Le fonctionnement du micrologiciel est comparable selon les chercheurs à celui des rootkits ou implants UEFI, qui, comme ils le rappellent, comptent parmi les formes de malware les plus furtives et puissantes : « S’exécutant avant le système d’exploitation, ils peuvent subvertir complètement le système d’exploitation et les contrôles de sécurité exécutés dans les couches supérieures ».

De plus leur installation sur la carte mère les rend difficiles à supprimer puisque même en cas de remplacement du disque dur ou de réinstallation du système d’exploitation, ce dernier peut être réinfecté au démarrage. Ils sont donc prisés des acteurs de la menace et des failles comme celle de Gigabyte peuvent être détournées pour les mettre en œuvre.

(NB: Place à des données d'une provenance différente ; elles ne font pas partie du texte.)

Context: an optimization exercise on an open-source flow, tuned for small area, a short achievable clock period and few clock cycles per item. The choices shown serve that exercise and are no tape-out recipe.
Function was checked by simulation only, so behaviour that the tests miss may differ from the original.
Power figures rest on the tool's default switching activity, not on a simulated workload.

==> wip/indigo: inputs <==
## goertzel_multi
module goertzel_multi #(
  parameter int NUM_BINS     = 4,
  parameter int LOG2_SAMPLES = 9,
  parameter int D_W          = 16,
  parameter int S_W          = 8,
  parameter int FRAC         = 14
) (
  input  logic                    dsp_clk,
  input  logic                    rst_n,
  input  logic                    start,
  input  logic                    coef_wr,
  input  logic [2:0]              coef_idx,
  input  logic [D_W-1:0]          coef_val,
  output logic [LOG2_SAMPLES-1:0] sample_address,
  input  logic [S_W-1:0]          sample_data_in,
  output logic                    busy,
  output logic                    mag_valid,
  input  logic                    mag_ready,
  output logic [2:0]              mag_bin,
  output logic [D_W-1:0]          mag_data,
  output logic                    frame_done
);
export LEC_CHECK = 0
export ABC_AREA = 1
export CAP_MARGIN = 20
export CORE_MARGIN = 2
export CORE_UTILIZATION = 40
export SLEW_MARGIN = 20
create_clock -name core_clock -period 13.0 [get_ports {dsp_clk}]
standard.sh (not shown) runs the stock make flow with config.mk's settings and CLKGATE_MAP_FILE= SYNTH_SCRIPT=/design/flow/synth_recipe.tcl, a recipe that flattens the netlist after the stock synthesis.
==> flow/flow/run.sh <==
#!/bin/bash
# The standard layout (standard.sh: the standard flow's synthesis and ORFS flow), with two changes to how
# the layout is made: the port buffers are buf_4 cells instead of the delay-type buffer the
# default choice picks, and timing repair aims 9 ns above the 13 ns constraint so that it also
# works on paths that already meet it. make's full output goes to standard_make.log here.
set -euo pipefail
bash standard.sh "BUFFER_PORTS_ARGS=-buffer_cell sky130_fd_sc_hd__buf_4" SETUP_SLACK_MARGIN=9 finish > standard_make.log 2>&1
==> inputs of wip/xenon, as changes to wip/indigo <==
--- a/flow/design.v
+++ b/flow/design.v
@@ -3406,17 +3406,14 @@
              (r2_1 & {18{r1k_1}});
     q1_1 <= ({r2_1[17], r2_1} & {19{q1r_1}}) | (out_1[18:0] & {19{q1w_1}}) |
              (q2_1 & {19{q1k_1}});
   end
   wire can_ld  = (~ovalid | mag_ready) & ~obin[2] & (obin[1] ? rdy_b : rdy_a);
-  logic       ph;            
-  wire  [1:0] sbin   = (can_ld & busy_q) ? obin[1:0] : mbin;
-  wire        use_r1 = (ph == sbin[1]);
+  wire use_r1  = (kodd == obin[1]);
   wire [15:0] src0 = use_r1 ? r1_0[15:0] : r2_0[15:0];
   wire [15:0] src1 = use_r1 ? r1_1[15:0] : r2_1[15:0];
-  wire [15:0] src  = sbin[0] ? src1 : src0;
-  always_ff @(posedge dsp_clk) ph <= (!busy_q) ? 1'b1 : ~ph;
+  wire [15:0] src  = obin[0] ? src1 : src0;
   logic [3:0]  cw_q;
   logic [15:0] cv_q;
   wire cw_ok = rst_n & coef_wr & ~busy_q & ~coef_idx[2];
   always_ff @(posedge dsp_clk) begin
     rst_q <= ~rst_n;
@@ -3448,18 +3445,17 @@
         busy_q <= 1'b0;
       end
       if (can_ld && busy_q) begin
         ovalid <= 1'b1;
         mbin   <= obin[1:0];
+        mdata  <= src;
         obin   <= obin + 3'd1;
       end else if (accept) begin
         ovalid <= 1'b0;
       end
     end
   end
-  wire ld = can_ld & busy_q;
-  always_ff @(posedge dsp_clk) mdata <= src;
   assign sample_address = k[9:1];
   assign busy           = busy_q;
   assign mag_valid      = ovalid;
   assign mag_bin        = {1'b0, mbin};
   assign mag_data       = mdata;
==> flow/run.sh (new file) <==
#!/bin/bash
# synth_recipe.tcl (not shown) runs the flow's synth.tcl, then flattens the netlist and writes it again
# the make line also repeats each setting of config.mk as NAME=value (left out here)
make -C /OpenROAD-flow-scripts/flow DESIGN_CONFIG=/design/flow/config.mk WORK_HOME=/design/flow/orfs CLKGATE_MAP_FILE= SYNTH_SCRIPT=/design/flow/synth_recipe.tcl finish
removed: flow/flow/run.sh
removed: flow/standard.sh
==> results.txt <==
	wip/xenon	wip/indigo
Outcome	finished clean	finished clean
Proportion of final cell area spent on non-clock buffers	0.0191	0.0206
Overall die width	301 um	301 um
Syn Inst Count	3982	3991
Met3 Routed Length	9900 um	8000 um
Post-synthesis share of cell area spent on xor and xnor gates	0.0912	0.0903
Nonclk buf count	78	97
Area of all sequential standard cells	12300 um^2	12100 um^2
Post CTS Setup Buffer Count	0	7
Critical path required time	10.40 ns	13.54 ns
Largest voltage drop on the vdd net	0.000125 V	0.000134 V
First-pass GRT wire length	159000 um	160000 um
Syn avg cell area	8.88 um^2	8.86 um^2
Reg-to-Reg Start	ha_1[0]	eneg_1
Share of synthesized area spent on multiplexers	0.000637	0.000955
Testbench counts of wip/indigo, summed over its fixed seeds: cycles 24,912, frames 24.
Testbench counts of wip/xenon, summed over its fixed seeds: cycles 24,912, frames 24.

---

==> inputs of trial 11 <==
goertzel_multi, a different RTL version from the one above (not shown whole).
==> flow/design.v (excerpt) <==
module goertzel_multi #(
  parameter int NUM_BINS     = 4,
  parameter int LOG2_SAMPLES = 9,
  parameter int D_W          = 16,
  parameter int S_W          = 8,
  parameter int FRAC         = 14
) (
  input  logic                    dsp_clk,
  input  logic                    rst_n,
  input  logic                    start,
  input  logic                    coef_wr,
  input  logic [2:0]              coef_idx,
  input  logic [D_W-1:0]          coef_val,
  output logic [LOG2_SAMPLES-1:0] sample_address,
  input  logic [S_W-1:0]          sample_data_in,
  output logic                    busy,
  output logic                    mag_valid,
  input  logic                    mag_ready,
  output logic [2:0]              mag_bin,
  output logic [D_W-1:0]          mag_data,
  output logic                    frame_done
);
==> flow/config.mk <==
export PLATFORM = sky130hd
export DESIGN_NAME = goertzel_multi
export DESIGN_NICKNAME = goertzel_multi
export VERILOG_FILES = /design/flow/design.v
export SDC_FILE = /design/flow/constraint.sdc
export NUM_CORES = 4
export LEC_CHECK = 0
export ABC_AREA = 1
export CAP_MARGIN = 20
export CORE_MARGIN = 2
export CORE_UTILIZATION = 60
export SLEW_MARGIN = 20
==> flow/constraint.sdc <==
create_clock -name core_clock -period 13.0 [get_ports {dsp_clk}]
set_input_delay 2.6000 -clock core_clock [delete_from_list [all_inputs] [get_ports {dsp_clk}]]
set_output_delay 2.6000 -clock core_clock [all_outputs]
set_load 0.01 [all_outputs]
==> flow/flow/run.sh <==
#!/bin/bash
# The standard layout (standard.sh: the standard flow's synthesis and ORFS flow), with two changes to how
# the layout is made: the port buffers are buf_4 cells instead of the delay-type buffer the
# default choice picks, and timing repair aims 8.5 ns above the 13 ns constraint so that it also
# works on paths that already meet it. make's full output goes to standard_make.log here.
set -euo pipefail
bash standard.sh "BUFFER_PORTS_ARGS=-buffer_cell sky130_fd_sc_hd__buf_4" SETUP_SLACK_MARGIN=8.5 finish > standard_make.log 2>&1
==> trial 27 (differences from trial 11) <==
==> flow/flow/run.sh (replaced) <==
#!/bin/bash
# The standard layout (standard.sh: the standard flow's synthesis and ORFS flow), with two changes to how
# the layout is made: the port buffers are buf_4 cells instead of the delay-type buffer the
# default choice picks, and timing repair aims 9 ns above the 13 ns constraint so that it also
# works on paths that already meet it. make's full output goes to standard_make.log here.
set -euo pipefail
bash standard.sh "BUFFER_PORTS_ARGS=-buffer_cell sky130_fd_sc_hd__buf_4" SETUP_SLACK_MARGIN=9 finish > standard_make.log 2>&1
- CAP_MARGIN: 20 -> 5
- SLEW_MARGIN: 20 -> 5
==> comparison table <==
| item | trial 27 | trial 11 |
|---|---|---|
| Clock buffer count | 67 | 72 |
| Capture instance of the worst register-to-register path | r1_0[5]$_DFF_P_ | r1_0[15]$_DFF_P_ |
| Number of filler cells placed in the layout | 4748 | 4724 |
| Crit. Startpoint | k[3]$_SDFFE_PN0P_ | e2_0[1]$_DFF_P_ |
| Status | no timing/DRC/antenna violations | no timing/DRC/antenna violations |
| Critical path depth in cells | 1 | 20 |
| Slew of the pin with the lowest slew margin | 1180 ps | 1260 ps |
| GR met3 Demand/Resource | 7.969% | 8.180% |
| Vias after detailed routing | 27585 | 27532 |
| Termination of the worst setup path | sample_address[2] | r1_0[15]$_DFF_P_ |
| Overall Global Routing Usage | 35.19% | 35.67% |
| Data arrival time of the critical path | 1300 ps | 4810 ps |
| Cell internal pwr | 3699 uW | 3647 uW |
| FF-to-FF setup slack | 9110 ps | 8710 ps |
Testbench counts of trial 11, summed over its fixed seeds: cycles 24,912, frames 24.
Testbench counts of trial 27, summed over its fixed seeds: cycles 24,912, frames 24.

---

==> run M: inputs <==
goertzel_multi, a different RTL version from the one above (not shown whole).
Settings: LEC_CHECK=0, ABC_AREA=1, CAP_MARGIN=20, CORE_MARGIN=2, CORE_UTILIZATION=60, SLEW_MARGIN=20; clock period 13.0 ns.
==> flow/flow/run.sh <==
#!/bin/bash
# The standard layout (standard.sh: the standard flow's synthesis and ORFS flow), with two changes to how
# the layout is made: the port buffers are buf_4 cells instead of the delay-type buffer the
# default choice picks, and timing repair aims 9 ns above the 13 ns constraint so that it also
# works on paths that already meet it. make's full output goes to standard_make.log here.
set -euo pipefail
bash standard.sh "BUFFER_PORTS_ARGS=-buffer_cell sky130_fd_sc_hd__buf_4" SETUP_SLACK_MARGIN=9 finish > standard_make.log 2>&1
==> inputs of run H, as changes to run M <==
--- a/flow/design.v
+++ b/flow/design.v
@@ -3405,24 +3405,25 @@
              ({{2{ty_1[15]}}, ty_1} & {18{r1t_1}}) | ({2'b00, pcl_1} & {18{r1c_1}}) |
              (r2_1 & {18{r1k_1}});
     q1_1 <= ({r2_1[17], r2_1} & {19{q1r_1}}) | (out_1[18:0] & {19{q1w_1}}) |
              (q2_1 & {19{q1k_1}});
   end
   wire can_ld  = (~ovalid | mag_ready) & ~obin[2] & (obin[1] ? rdy_b : rdy_a);
-  logic       ph;            
-  wire  [1:0] sbin   = (can_ld & busy_q) ? obin[1:0] : mbin;
-  wire        use_r1 = (ph == sbin[1]);
+  wire use_r1  = (kodd == obin[1]);
   wire [15:0] src0 = use_r1 ? r1_0[15:0] : r2_0[15:0];
   wire [15:0] src1 = use_r1 ? r1_1[15:0] : r2_1[15:0];
-  wire [15:0] src  = sbin[0] ? src1 : src0;
-  always_ff @(posedge dsp_clk) ph <= (!busy_q) ? 1'b1 : ~ph;
+  wire [15:0] src  = obin[0] ? src1 : src0;
+  logic [3:0]  cw_q;
+  logic [15:0] cv_q;
   wire cw_ok = rst_n & coef_wr & ~busy_q & ~coef_idx[2];
   always_ff @(posedge dsp_clk) begin
     rst_q <= ~rst_n;
+    cv_q  <= coef_val;
     for (int i = 0; i < 4; i++) begin
-      if (cw_ok && coef_idx[1:0] == 2'(i)) cf[i] <= coef_val;
+      cw_q[i] <= cw_ok && (coef_idx[1:0] == 2'(i));
+      if (cw_q[i]) cf[i] <= cv_q;
       else if (rst_q) cf[i] <= '0;
     end
   end
   always_ff @(posedge dsp_clk) begin
     x_q <= sample_data_in;
     if (!rst_n) begin
@@ -3443,20 +3444,19 @@
       end else if (lastacc) begin
         busy_q <= 1'b0;
       end
       if (can_ld && busy_q) begin
         ovalid <= 1'b1;
         mbin   <= obin[1:0];
+        mdata  <= src;
         obin   <= obin + 3'd1;
       end else if (accept) begin
         ovalid <= 1'b0;
       end
     end
   end
-  wire ld = can_ld & busy_q;
-  always_ff @(posedge dsp_clk) mdata <= src;
   assign sample_address = k[9:1];
   assign busy           = busy_q;
   assign mag_valid      = ovalid;
   assign mag_bin        = {1'b0, mbin};
   assign mag_data       = mdata;
   assign frame_done     = done_q;
--- a/flow/config.mk
+++ b/flow/config.mk
@@ -5,8 +5,8 @@
 export SDC_FILE = /design/flow/constraint.sdc
 export NUM_CORES = 4
 export LEC_CHECK = 0
 export ABC_AREA = 1
 export CAP_MARGIN = 20
 export CORE_MARGIN = 2
-export CORE_UTILIZATION = 60
+export CORE_UTILIZATION = 40
 export SLEW_MARGIN = 20
==> inputs of run F, as changes to run M <==
--- a/flow/config.mk
+++ b/flow/config.mk
@@ -6,7 +6,8 @@
 export NUM_CORES = 4
 export LEC_CHECK = 0
 export ABC_AREA = 1
 export CAP_MARGIN = 20
 export CORE_MARGIN = 2
 export CORE_UTILIZATION = 60
+export CTS_BUF_LIST = sky130_fd_sc_hd__clkbuf_4 sky130_fd_sc_hd__clkbuf_8
 export SLEW_MARGIN = 20
==> comparison <==
Run H went through all stages and came out clean. Run F ran to the end with no violations. Run M finished with timing, DRC and antenna clean.
Of run F and run H, run H has the higher synthesized cell count (gap about 2.2%, measured against run H).
Non-clock buffer count, lowest first: run H, run M, run F.
Critical path depth is the same in run H and run F.
Clock-buffer cell count, highest first: run F, run M, run H.
Clock skew: run F is higher than run H (0.010 ns).
The lowest clock power belongs to run F, the highest to run H.
Testbench counts of run M, summed over its fixed seeds: cycles 24,912, frames 24.
Testbench counts of run H, summed over its fixed seeds: cycles 24,912, frames 24.
Testbench counts of run F, summed over its fixed seeds: cycles 24,912, frames 24.

[separate check: timing with driven ports]
Ports are ideal in the flow. The routed layouts listed here were re-timed in OpenROAD. Step 1 sets driving cells, clkbuf_16 on the clock port and buf_2 on the other inputs (assumed; they add their load-dependent delay and slew). Step 2, shift: input delay + t, output delay - t, t = (earliest + latest rising clock arrival at the registers) / 2. This alone moves slack from input paths to output paths. Three values: ideal ports, drivers, drivers and shift; two values: the first two.
run | t (ns) | setup slack, ns | worst setup path after step 2 | worst register clock-pin slew, ns
wip/indigo | 0.715 | 9.074 / 9.025 / 8.547 | input to register | 0.07 / 0.07
wip/xenon | 0.694 | 8.439 / 8.374 / 8.420 | input to register | 0.07 / 0.07
trial 11 | 0.685 | 8.712 / 8.712 / 8.120 | input to register | 0.07 / 0.07
trial 27 | 0.689 | 9.099 / 9.033 / 8.481 | input to register | 0.07 / 0.07
run M | 0.707 | 9.085 / 9.022 / 8.495 | input to register | 0.07 / 0.07
run H | 0.704 | 8.992 / 8.925 / 8.879 | input to register | 0.07 / 0.07
run F | 0.749 | 9.008 / 8.948 / 8.332 | input to register | 0.07 / 0.07
After both steps every run listed still meets setup and hold. For run F, which loses most, drivers alone change the setup slack by -0.060 ns; drivers and shift together by -0.676 ns.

« Le rythme de découverte de nouveaux rootkits UEFI s’est fortement accéléré ces dernières années, comme en témoigne la découverte de LoJax (2018), MosaicRegressor (2020), FinSpy (2021), ESPecter (2021), MoonBounce (2022), CosmicStrand (2022) et BlackLotus (2023) », rappelle d’ailleurs Eclypsium.

Les chercheurs recommandent de désactiver la fonction « APP Center Download & Install » dans la configuration UEFI/BIOS et de bloquer les 3 URLs utilisées pour les mises à jour.

Après ces révélations, Gigabyte a vite réagi en mettant à disposition sur son site de premières mises à jour des Bios de ses cartes mères. Dans un communiqué, la société annonce avoir « mis en place des contrôles de sécurité plus stricts pendant le processus de démarrage du système d’exploitation. » Ils comprennent le contrôle renforcé de l’authenticité des fichiers téléchargés et des certificats des serveurs distants, pour s’assurer qu’ils sont dotés de certificats valides et fiables.